Since 2003, India's subsidies have risen 400%, from Rs 43,500 crore to Rs 1.60 lakh crore. Roughly, half these subsidies leak away and reach many millions who do not need them. At the present rate of growth, India can, perhaps, afford these subsidies, but not if this monumental waste continues in a country where 800 million people continue to live on less than $2 a day.

Many economists make a strong argument to abandon subsidies and spend the money instead on infrastructure, such as roads, electricity and better health-care. Do this and watch what happens, they say.

There is little point to this particular debate. We live in an era of ever-rising voter expectations. With the Congress and the BJP now unable to form governments without support from other parties, subsidies will always remain on the table. So it makes strong political and economic sense if these subsidies are delivered directly into the bank accounts of those who need them.

You would imagine, then, that the government would back its own novel, ambitious move to let some of India's best brains - many of those working on the complex, electronic back end of the UID are on sabbatical from big technology companies - reform its crumbling public services.

Instead, UID chief Nandan Nilekani finds his world slowly coming apart. By March, the UID's enrolment will stop because home minister P Chidambaram now insists government officials take over the job. Nilekani has knocked on the doors of the Gandhis to get Chidambaram to back off, but thus far, the UID's future is in limbo.

This is more than unfortunate. It is nonsense to expect the government machinery of old India, unfamiliar with efficiency and speed, to take over what is a path-breaking, hard-to-implement initiative. Chidambaram's argument against the UID is that non-citizens are getting the UID number and its data is not secure enough. He wants the National Population Registry (NPR), run by the same folks who do the census, to take over enrolments.

If you were interviewed by a census representative (usually a school teacher or clerk) in 2009, you may recall a few questions, 17 actually, on a separate form. This is the NPR data, presently in the form of millions of pieces of paper. Sometime this year, nearly two years after collection, the NPR will attempt to vet this data. How? By pasting personal details of every Indian on the walls of local municipal ward offices in cities and council offices in villages. You will then be required to visit these offices and confirm your identity.

Apart from this decidedly low-tech (no-tech, really) method, other absurdities reveal why Chidambaram's arguments appear to be more turf-grab than anything else.

One, what, if like me, you were counted in Delhi and now live in Bangalore? Well, I would have to travel to Delhi and go to my old ward office (not that I know where it is). I probably will not do this because I do not need government benefits. But what of a poor, homeless migrant who was counted on a Mumbai street and is now back home in Jharkhand? The UID uses more than 60 enrolment agencies (from leprosy homes to private clubs), called registrars, to reach as many people as possible. This allows groups like destitutes - estimated at more than 60 million - a chance at an identity. The irony is that the NPR is one of these registrars.

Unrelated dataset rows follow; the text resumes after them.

`src/rtl/serial_subtractor.sv`:
```
// Digit-serial unsigned subtractor computing a - b - bin, DIGIT bits per clock,
// with a start/busy/done handshake. Define SERIAL_SUBTRACTOR_SAT_EN to clamp underflow results to zero.
module serial_subtractor #(
    parameter int WIDTH = 8,
    parameter int DIGIT = 1
) (
    input  logic             clk,
    input  logic             rst,
    input  logic             start,
    input  logic [WIDTH-1:0] a,
    input  logic [WIDTH-1:0] b,
    input  logic             bin,
    output logic             busy,
    output logic             done,
    output logic [WIDTH-1:0] diff,
    output logic             bout,
    output logic             zero
);

    localparam int N  = WIDTH / DIGIT;
    localparam int CW = $clog2(N + 1);
    localparam logic [CW-1:0] LAST_DIG = CW'(N - 1);

    typedef enum logic [1:0] {
        IDLE = 2'd0,
        RUN  = 2'd1,
        DONE = 2'd2
    } state_t;

    state_t             state_q, state_d;
    logic [WIDTH-1:0]   a_q, b_q, res_q;
    logic               borrow_q;
    logic [CW-1:0]      cnt_q;
    logic [WIDTH-1:0]   diff_q, diff_d;
    logic               bout_q, bout_d;
    logic               zero_q, zero_d;

    logic               load;
    logic               finish;
    logic [DIGIT:0]     dig_sub;
    logic [WIDTH+DIGIT-1:0] res_cat;
    logic [WIDTH-1:0]   res_shift;

    // One extra bit on the digit difference: its MSB is the borrow into the next digit.
    assign dig_sub   = {1'b0, a_q[DIGIT-1:0]} - {1'b0, b_q[DIGIT-1:0]} - {{DIGIT{1'b0}}, borrow_q};
    assign res_cat   = {dig_sub[DIGIT-1:0], res_q};
    assign res_shift = res_cat[WIDTH+DIGIT-1:DIGIT];

    always_comb begin
        state_d = state_q;
        load    = 1'b0;
        finish  = 1'b0;
        case (state_q)
            IDLE: begin
                if (start) begin
                    load    = 1'b1;
                    state_d = RUN;
                end
            end
            RUN: begin
                if (cnt_q == LAST_DIG) begin
                    finish  = 1'b1;
                    state_d = DONE;
                end
            end
            DONE: begin
                if (start) begin
                    load    = 1'b1;
                    state_d = RUN;
                end else begin
                    state_d = IDLE;
                end
            end
            default: state_d = IDLE;
        endcase
    end

    always_comb begin
        bout_d = dig_sub[DIGIT];
`ifdef SERIAL_SUBTRACTOR_SAT_EN
        diff_d = dig_sub[DIGIT] ? '0 : res_shift;
`else
        diff_d = res_shift;
`endif
        zero_d = (diff_d == '0);
    end

    always_ff @(posedge clk) begin
        if (rst) begin
            state_q  <= IDLE;
            a_q      <= '0;
            b_q      <= '0;
            res_q    <= '0;
            borrow_q <= 1'b0;
            cnt_q    <= '0;
            diff_q   <= '0;
            bout_q   <= 1'b0;
            zero_q   <= 1'b1;
        end else begin
            state_q <= state_d;
            if (load) begin
                a_q      <= a;
                b_q      <= b;
                borrow_q <= bin;
                cnt_q    <= '0;
            end else if (state_q == RUN) begin
                a_q      <= a_q >> DIGIT;
                b_q      <= b_q >> DIGIT;
                res_q    <= res_shift;
                borrow_q <= dig_sub[DIGIT];
                cnt_q    <= cnt_q + CW'(1);
            end
            if (finish) begin
                diff_q <= diff_d;
                bout_q <= bout_d;
                zero_q <= zero_d;
            end
        end
    end

    assign busy = (state_q == RUN);
    assign done = (state_q == DONE);
    assign diff = diff_q;
    assign bout = bout_q;
    assign zero = zero_q;

endmodule

```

Two, the NPR's primitive exercise, apart from being a stark violation of privacy, will not guarantee that only citizens are enrolled. Aliens with ration cards or any other identification will be enrolled anyway.

Since 2010, the NPR, which uses UID standards and procedures, has enrolled no more than 8 million people (The UID now averages 20 million a month). The NPR says it will enrol 50 million a month and reach 570 million by December 2012. This is more than a little hard to believe.

Chidambaram's plan to entrust the NPR with enrolment monopoly is the strongest opposition Nilekani - a sharp, affable networker from India's technorati - has faced from within the government. Many bureaucrats and politicians, courtiers at the cosy empire that runs India, oppose Nilekani because if the UID delivers all that it promises, the empire stands to lose its power and patronage networks.

The battle for the UID is no longer Nilekani's responsibility. The government must decide if it will allow India's new managers a free hand or hand everything back to its old, discredited empire.